Commissioner Francis Suarez's quest to become mayor came to an end on the front steps of his Miami home.
The 35-year old said a series of mishaps in the campaign proved too much of a distraction for his family. The campaign was taking a toll on him and his now pregnant wife.
"This campaign was taking in a very negative tone, which is not what I enjoy," said Suarez. "It's not why I got into public service and it wasn't what my message was about."
The campaign suffered its latest blow last week when two aides pleaded no-contest to charges they submitted questionable absentee ballot requests.
Suarez, who was cleared of any wrong doing, said disappointing the incident didn't doom his candidacy.
"A campaign of this size is kind of a roller coaster ride. There are moment when you're up, and feel you can do no wrong, and there are moment when it seems no one can do any right," Suarez said.

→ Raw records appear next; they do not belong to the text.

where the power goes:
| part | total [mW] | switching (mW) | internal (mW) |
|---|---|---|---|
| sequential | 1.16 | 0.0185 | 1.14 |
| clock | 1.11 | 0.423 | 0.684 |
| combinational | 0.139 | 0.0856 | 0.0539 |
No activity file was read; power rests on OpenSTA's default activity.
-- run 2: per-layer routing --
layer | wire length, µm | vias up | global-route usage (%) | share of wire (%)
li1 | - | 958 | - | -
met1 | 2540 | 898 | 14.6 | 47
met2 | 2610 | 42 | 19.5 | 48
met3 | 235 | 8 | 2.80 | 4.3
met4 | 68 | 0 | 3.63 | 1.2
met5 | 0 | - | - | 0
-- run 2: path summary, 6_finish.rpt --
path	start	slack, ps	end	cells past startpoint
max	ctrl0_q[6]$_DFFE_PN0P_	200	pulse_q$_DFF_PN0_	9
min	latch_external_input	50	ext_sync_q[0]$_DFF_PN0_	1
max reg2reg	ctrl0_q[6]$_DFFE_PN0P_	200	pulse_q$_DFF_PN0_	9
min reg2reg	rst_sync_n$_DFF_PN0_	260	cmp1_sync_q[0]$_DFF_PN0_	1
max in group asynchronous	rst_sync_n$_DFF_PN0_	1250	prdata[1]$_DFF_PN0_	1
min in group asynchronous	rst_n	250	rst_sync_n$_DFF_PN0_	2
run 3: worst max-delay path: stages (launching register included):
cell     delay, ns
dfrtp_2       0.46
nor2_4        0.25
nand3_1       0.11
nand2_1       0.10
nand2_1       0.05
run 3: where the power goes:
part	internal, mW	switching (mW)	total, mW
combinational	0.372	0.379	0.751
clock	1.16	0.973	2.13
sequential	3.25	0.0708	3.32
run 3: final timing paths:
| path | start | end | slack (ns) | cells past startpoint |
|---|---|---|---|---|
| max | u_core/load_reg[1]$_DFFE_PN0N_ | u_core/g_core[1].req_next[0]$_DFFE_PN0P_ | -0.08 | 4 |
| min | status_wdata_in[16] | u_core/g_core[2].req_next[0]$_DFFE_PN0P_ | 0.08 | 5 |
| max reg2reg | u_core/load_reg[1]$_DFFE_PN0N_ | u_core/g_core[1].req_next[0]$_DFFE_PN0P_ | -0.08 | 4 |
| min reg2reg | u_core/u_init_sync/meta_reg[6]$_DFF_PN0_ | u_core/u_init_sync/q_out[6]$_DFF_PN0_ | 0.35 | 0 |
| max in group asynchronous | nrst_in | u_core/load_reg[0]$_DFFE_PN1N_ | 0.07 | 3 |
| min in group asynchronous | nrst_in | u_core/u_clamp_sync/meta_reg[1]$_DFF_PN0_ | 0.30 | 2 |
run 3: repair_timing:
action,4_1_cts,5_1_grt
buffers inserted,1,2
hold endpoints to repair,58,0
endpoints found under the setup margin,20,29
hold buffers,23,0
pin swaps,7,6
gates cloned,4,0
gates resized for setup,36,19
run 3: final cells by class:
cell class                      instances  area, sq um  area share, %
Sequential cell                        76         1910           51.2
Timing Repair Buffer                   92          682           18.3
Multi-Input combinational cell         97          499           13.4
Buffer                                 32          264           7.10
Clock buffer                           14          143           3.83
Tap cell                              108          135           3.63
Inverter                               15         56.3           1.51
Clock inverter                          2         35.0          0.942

Suarez, however, said his initial reluctance to fire a staffer over comments she made on social media proved more problematic than he expected.

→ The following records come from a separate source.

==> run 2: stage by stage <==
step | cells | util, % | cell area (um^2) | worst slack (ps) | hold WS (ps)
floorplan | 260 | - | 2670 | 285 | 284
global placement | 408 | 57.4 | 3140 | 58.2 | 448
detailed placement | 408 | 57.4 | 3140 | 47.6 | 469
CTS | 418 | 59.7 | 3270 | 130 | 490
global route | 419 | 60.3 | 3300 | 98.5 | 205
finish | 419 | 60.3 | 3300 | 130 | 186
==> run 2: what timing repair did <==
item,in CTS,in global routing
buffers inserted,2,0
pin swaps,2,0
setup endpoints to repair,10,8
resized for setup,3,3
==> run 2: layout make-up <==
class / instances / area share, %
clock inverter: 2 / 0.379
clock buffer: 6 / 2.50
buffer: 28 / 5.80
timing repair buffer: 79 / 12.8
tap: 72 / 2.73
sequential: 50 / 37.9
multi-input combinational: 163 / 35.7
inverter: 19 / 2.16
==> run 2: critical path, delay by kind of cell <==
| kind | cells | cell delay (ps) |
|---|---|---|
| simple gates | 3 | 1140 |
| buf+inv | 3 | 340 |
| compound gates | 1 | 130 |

In them, an administrative assistant tweeted:
"Dear constituents... Please get a life, a hobby, a lobotomy... Whatever."
Suarez said, "I've learned from some of the mistakes that have been made in the campaign. You know, I think it's something that is going to make me wiser as I continue on."

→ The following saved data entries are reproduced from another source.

### config.mk
export PLATFORM = sky130hd
export DESIGN_NAME = counter_clock_gate_frontend
export DESIGN_NICKNAME = d
export VERILOG_FILES = /design/src/common/ctr_gate_pkg.sv /design/src/hdl/counter_clock_gate_frontend.sv /design/src/hdl/ctr_channel.sv
export SDC_FILE = /design/constraint.sdc
export NUM_CORES = 1
export LEC_CHECK = 0
export ABC_AREA = 1
export BUFFER_PORTS_ARGS = -buffer_cell sky130_fd_sc_hd__buf_2
export CORE_ASPECT_RATIO = 2
export CORE_UTILIZATION = 48
export DETAILED_ROUTE_END_ITERATION = 8
export PLACE_DENSITY = 0.66
export SYNTH_ARGS = -nofsm -noshare
export SYNTH_HDL_FRONTEND = slang
export SYNTH_SLANG_ARGS = --single-unit
### constraint.sdc
create_clock -name clk_sys -period 5.3 [get_ports clk_sys]
set_clock_uncertainty 0.2 [all_clocks]
set_input_delay 0.265 -clock clk_sys [delete_from_list [all_inputs] [get_ports clk_sys]]
set_output_delay 0.265 -clock clk_sys [all_outputs]
set_load 0.02 [all_outputs]
### src/common/ctr_gate_pkg.sv
//==========================================================
// Contract
// - Two independent 32-bit counters, each own index.
// - Channel list returns low half then high.
// - Internal source paces counter and pulse output.
// - External source starts on clock rising edge.
// - Base clock divided by divider, minimum two.
// - Counter sampled once per acquisition tick.
// - Gate none enables on software start.
// - Low-level gate counts while gate low.
// - High-level gate counts while gate high.
// - Falling gate edge enables counter operation.
// - Rising gate edge enables counter operation.
// - Count rising edges, wrap to zero.
package ctr_gate_pkg;
    //==========================================================
    // Sizes and encodings.
    localparam int CTR_WIDTH = 32;             // Counter width.
    localparam int HALF_WIDTH = 16;            // Channel list word width.
    localparam int NUM_CTR = 2;                // Counter count.
    localparam int BASE_CLK_HZ = 48000000;     // Base counting clock.
    localparam logic [31:0] DIV_MIN = 32'h00000002; // Smallest divider.
    localparam logic [31:0] DIV_RESET = 32'h00000002; // Divider after reset.
    localparam logic [31:0] CTR_RESET = 32'h00000000; // Count after reset.

    // Gate types selected by software.
    typedef enum logic [2:0] {
        GATE_NONE = 3'b000,
        GATE_LOW = 3'b001,
        GATE_HIGH = 3'b010,
        GATE_FALL = 3'b011,
        GATE_RISE = 3'b100
    } gate_t;

    // Channel list read sequencer states.
    typedef enum logic [1:0] {
        RD_IDLE = 2'b00,
        RD_LOW = 2'b01,
        RD_HIGH = 2'b10
    } rd_state_t;
endpackage

### src/hdl/counter_clock_gate_frontend.sv
`timescale 1ns/100ps
`default_nettype none
// Two counters plus the channel-list reader that splits a count into halves.
module counter_clock_gate_frontend #(
    parameter int NUM = 2,
    parameter int WIDTH = 32
) (
    // Clock and reset.
    input wire logic clk_sys,
    input wire logic rst_b,
    // Per-counter configuration, packed by counter index.
    input wire logic [NUM-1:0] intClkSel,
    input wire logic [3*NUM-1:0] gateTypeSel,
    input wire logic [WIDTH*NUM-1:0] clkDivider,
    input wire logic [NUM-1:0] swStart,
    input wire logic [NUM-1:0] swStop,
    input wire logic [NUM-1:0] inList,
    // External wiring.
    input wire logic [NUM-1:0] extClk,
    input wire logic [NUM-1:0] extGate,
    output logic [NUM-1:0] pulseOut,
    output logic [NUM-1:0] ctrRunning,
    // Acquisition channel list.
    input wire logic sampleTick,
    output logic [ctr_gate_pkg::HALF_WIDTH-1:0] listData,
    output logic listValid,
    output logic listHigh,
    output logic [0:0] listIndex
);
    import ctr_gate_pkg::*;

    //==========================================================
    // Elaboration checks.
    // The reader below is written for exactly two channels whose counts
    // split into two list words each, so any other size is refused while
    // the design is built rather than giving a quietly wrong channel list.
    if (NUM != NUM_CTR || WIDTH != CTR_WIDTH) begin : gBadSize
        $error("Only two 32-bit counters are supported.");
    end

    //==========================================================
    // Counter channels, each with its own subsystem index.
    // Each channel is complete in itself: its own synchronisers, gate logic,
    // divider and counter. The two never share state, so starting, stopping
    // or reconfiguring one leaves the other untouched.
    // Limitation: the counts are never cleared except by reset, so a host
    // that wants a fresh measurement works with the difference of two
    // readings; the natural wrap keeps that difference right.
    logic [WIDTH-1:0] cnt [NUM]; // Live count of each channel.
    logic [NUM-1:0] pulseW, runW; // Pulse and armed bits straight from the channels.
    logic [NUM-1:0] pulse_r, run_r; // Output flops for the pulse and armed bits.
    genvar g; // Loop index of the channel generate block.
    generate
        // One pass per counter; the packed configuration buses are sliced
        // by the counter index.
        for (g = 0; g < NUM; g++) begin : gCh
            logic [WIDTH-1:0] divSafe; // Divider after the lower clamp.
            // Dividers below two are clamped to two.
            // A divider of one would give a period of a single cycle, too
            // short for the two toggles that each pulse period needs.
            assign divSafe = (clkDivider[g*WIDTH +: WIDTH] < WIDTH'(DIV_MIN)) ?
                WIDTH'(DIV_MIN) : clkDivider[g*WIDTH +: WIDTH];
            // Unused gate type codes fall into the channel's default branch
            // and never enable counting, so a stray value is harmless.
            ctr_channel #(.WIDTH(WIDTH)) uCh (
                .clk_sys(clk_sys),
                .rst_b(rst_b),
                .intClkSel(intClkSel[g]),
                .gateType(gate_t'(gateTypeSel[g*3 +: 3])),
                .clkDivider(divSafe),
                .swStart(swStart[g]),
                .swStop(swStop[g]),
                .extClk(extClk[g]),
                .extGate(extGate[g]),
                .count(cnt[g]),
                .pulseOut(pulseW[g]),
                .running(runW[g])
            );
        end
    endgenerate

    //==========================================================
    // Channel list reader state.
    rd_state_t st_r, st_nxt; // Where the reader stands in its word sequence.
    logic [WIDTH-1:0] snap_r, snap_nxt; // Captured counter value.
    logic [0:0] idx_r, idx_nxt; // Counter being emitted.
    logic [NUM-1:0] pend_r, pend_nxt; // Counters still owed this tick.
    logic [HALF_WIDTH-1:0] data_r, data_nxt; // List word on its way out.
    logic valid_r, valid_nxt; // A list word stands this cycle.
    logic high_r, high_nxt; // The standing word is the upper half.
    logic [0:0] lidx_r, lidx_nxt; // Counter that the standing word belongs to.

    //==========================================================
    // Channel list reader.
    // A tick snapshots listed counters in turn; each gives low then high.
    // A tick arriving mid-list is dropped, so the tick rate must leave
    // two cycles per listed counter plus one idle cycle.
    // A refused tick gives no sign of its own; the host sees it only as a
    // missing list, which is why the tick spacing is left to the pacing.
    // Both halves come from one snapshot, so a carry out of the lower half
    // between the two words can never tear the value that the host sees.
    // The price is one cycle of latency before the first word.

    // Timing of one list, counted from the edge that takes the tick: one
    // edge later the reader is in its low state, two edges later the low
    // word stands for one cycle and three edges later the high word. With
    // both counters listed, counter one follows at four and five edges.
    // Counter one is captured when its own low state begins, so its value
    // is two cycles younger than that of counter zero.
    always_comb begin
        // Hold the state by default; the word strobes are single pulses.
        st_nxt = st_r;
        snap_nxt = snap_r;
        idx_nxt = idx_r;
        pend_nxt = pend_r;
        data_nxt = data_r;
        valid_nxt = 1'b0;
        high_nxt = 1'b0;
        lidx_nxt = lidx_r;
        case (st_r)
            RD_IDLE: begin
                // Only a tick with at least one listed counter starts a list.
                if (sampleTick && inList != '0) begin
                    pend_nxt = inList;
                    // The lowest listed counter goes first.
                    idx_nxt = inList[0] ? 1'b0 : 1'b1;
                    snap_nxt = inList[0] ? cnt[0] : cnt[1];
                    st_nxt = RD_LOW;
                end
            end

            RD_LOW: begin
                // First entry: the lower half of the snapshot.
                data_nxt = snap_r[HALF_WIDTH-1:0];
                valid_nxt = 1'b1;
                // The counter index travels with the word for the host.
                lidx_nxt = idx_r;
                st_nxt = RD_HIGH;
            end

            RD_HIGH: begin
                // Second entry: the upper half of the same snapshot.
                data_nxt = snap_r[WIDTH-1:HALF_WIDTH];
                valid_nxt = 1'b1;
                high_nxt = 1'b1;
                lidx_nxt = idx_r;
                // The counter just finished is no longer owed.
                pend_nxt = pend_r & ~(2'b01 << idx_r);
                if (idx_r == 1'b0 && pend_r[1]) begin
                    // Counter one is still owed: capture it and go on.
                    idx_nxt = 1'b1;
                    snap_nxt = cnt[1];
                    st_nxt = RD_LOW;
                end else begin
                    // Nothing is left for this tick; wait for the next.
                    st_nxt = RD_IDLE;
                end
            end

            default: begin
                // An unused state code returns to idle.
                st_nxt = RD_IDLE;
            end
        endcase
    end

    //==========================================================
    // Register stage for the reader and the output flops.
    // Reset is synchronous; every flop returns to a quiet idle value so
    // that no list word and no pulse edge leaks out just after release.
    always_ff @(posedge clk_sys) begin
        if (!rst_b) begin
            // Reset: idle reader, nothing owed, every output low.
            st_r <= RD_IDLE;
            snap_r <= WIDTH'(CTR_RESET);
            idx_r <= 1'b0;
            pend_r <= '0;
            data_r <= '0;
            valid_r <= 1'b0;
            high_r <= 1'b0;
            lidx_r <= 1'b0;
            pulse_r <= '0;
            run_r <= '0;
        end else begin
            // Normal operation: every register takes its next value.
            st_r <= st_nxt;
            snap_r <= snap_nxt;
            idx_r <= idx_nxt;
            pend_r <= pend_nxt;
            data_r <= data_nxt;
            valid_r <= valid_nxt;
            high_r <= high_nxt;
            lidx_r <= lidx_nxt;
            // The pulse and armed bits pass one more flop, so that every
            // output of the block comes straight from a register here.
            pulse_r <= pulseW;
            run_r <= runW;
        end
    end

    //==========================================================
    // Outputs.
    // Pulse output and armed state lag the channel by one cycle; the
    // list outputs are the reader's own flops.
    assign pulseOut = pulse_r;
    assign ctrRunning = run_r;
    assign listData = data_r;
    assign listValid = valid_r;
    assign listHigh = high_r;
    assign listIndex = lidx_r;
endmodule
`default_nettype wire

### src/hdl/ctr_channel.sv
`timescale 1ns/100ps
`default_nettype none
// One counter channel: synchroniser, gate logic, divider, counter.
module ctr_channel #(
    parameter int WIDTH = 32
) (
    // Clock and reset.
    input wire logic clk_sys,
    input wire logic rst_b,
    // Configuration.
    input wire logic intClkSel,
    input wire ctr_gate_pkg::gate_t gateType,
    input wire logic [WIDTH-1:0] clkDivider,
    input wire logic swStart,
    input wire logic swStop,
    // External signals.
    input wire logic extClk,
    input wire logic extGate,
    // Results.
    output logic [WIDTH-1:0] count,
    output logic pulseOut,
    output logic running
);
    import ctr_gate_pkg::*;

    // A counter narrower than two bits cannot hold the smallest divider.
    if (WIDTH < 2) begin : gBadWidth
        $error("Counter width must be at least two bits.");
    end

    //==========================================================
    // State.
    logic clkMeta_r, clkSync_r, clkPrev_r;   // External clock sync chain.
    logic gateMeta_r, gateSync_r, gatePrev_r; // Gate sync chain.
    logic armed_r, armed_nxt;                // Software start seen.
    logic enabled_r, enabled_nxt;            // Edge-gate latch.
    logic [WIDTH-1:0] divCnt_r, divCnt_nxt;  // Divider phase.
    logic [WIDTH-1:0] count_r, count_nxt;    // The counter itself.
    logic pulse_r, pulse_nxt;                // Pulse output toggle.
    logic tick;                              // One counting event.
    logic gateOk;                            // Gate lets counting run.
    logic [WIDTH-1:0] halfDiv;               // Half period for the pulse.

    // Edge and level logic reads only second and third stages.
    always_comb begin
        halfDiv = clkDivider >> 1;
        armed_nxt = (armed_r | swStart) & ~swStop;
        enabled_nxt = enabled_r;
        gateOk = 1'b0;
        case (gateType)
            GATE_NONE: gateOk = armed_r;
            GATE_LOW: gateOk = armed_r & ~gateSync_r;
            GATE_HIGH: gateOk = armed_r & gateSync_r;
            GATE_FALL: begin
                if (armed_r && gatePrev_r && !gateSync_r) begin
                    enabled_nxt = 1'b1;
                end
                gateOk = enabled_r;
            end
            GATE_RISE: begin
                if (armed_r && !gatePrev_r && gateSync_r) begin
                    enabled_nxt = 1'b1;
                end
                gateOk = enabled_r;
            end
            default: gateOk = 1'b0;
        endcase
        if (!armed_nxt) begin
            enabled_nxt = 1'b0;
        end
        // Divider runs always so the pulse output keeps its rate.
        divCnt_nxt = divCnt_r + {{(WIDTH-1){1'b0}}, 1'b1};
        pulse_nxt = pulse_r;
        if (divCnt_r >= clkDivider - {{(WIDTH-1){1'b0}}, 1'b1}) begin
            divCnt_nxt = '0;
        end
        if (intClkSel) begin
            // Pulse toggles at half and full period.
            if (divCnt_r == '0 || divCnt_r == halfDiv) begin
                pulse_nxt = ~pulse_r;
            end
            tick = (divCnt_r == '0);
        end else begin
            // Only a synchronised rising edge counts.
            tick = clkSync_r & ~clkPrev_r;
        end
        // Natural wrap to zero after the full range.
        count_nxt = (tick && gateOk) ? count_r + {{(WIDTH-1){1'b0}}, 1'b1} : count_r;
    end

    // Register stage; synchronisers included.
    always_ff @(posedge clk_sys) begin
        if (!rst_b) begin
            clkMeta_r <= 1'b0;
            clkSync_r <= 1'b0;
            clkPrev_r <= 1'b0;
            gateMeta_r <= 1'b0;
            gateSync_r <= 1'b0;
            gatePrev_r <= 1'b0;
            armed_r <= 1'b0;
            enabled_r <= 1'b0;
            divCnt_r <= '0;
            count_r <= '0;
            pulse_r <= 1'b0;
        end else begin
            clkMeta_r <= extClk;
            clkSync_r <= clkMeta_r;
            clkPrev_r <= clkSync_r;
            gateMeta_r <= extGate;
            gateSync_r <= gateMeta_r;
            gatePrev_r <= gateSync_r;
            armed_r <= armed_nxt;
            enabled_r <= enabled_nxt;
            divCnt_r <= divCnt_nxt;
            count_r <= count_nxt;
            pulse_r <= pulse_nxt;
        end
    end

    assign count = count_r;
    assign pulseOut = pulse_r;
    assign running = armed_r;
endmodule
`default_nettype wire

The commissioner also expressed disappointment in himself. Earlier this month, Suarez was blasted by the police union over a political ad supporting a teen graffiti artist who died after being tasered by police.
Suarez defended the ad while his rival and current mayor, Thomas Regalado, said the whole thing was in poor taste.
"Social media is a new dynamic in politics and it was something I was hoping would be a benefit, and I think it was in many ways, but it was also a detriment. Its just a learning experience," Suarez said.
Without Suarez in the race, it's expected that Mayor Regalado will be re-elected.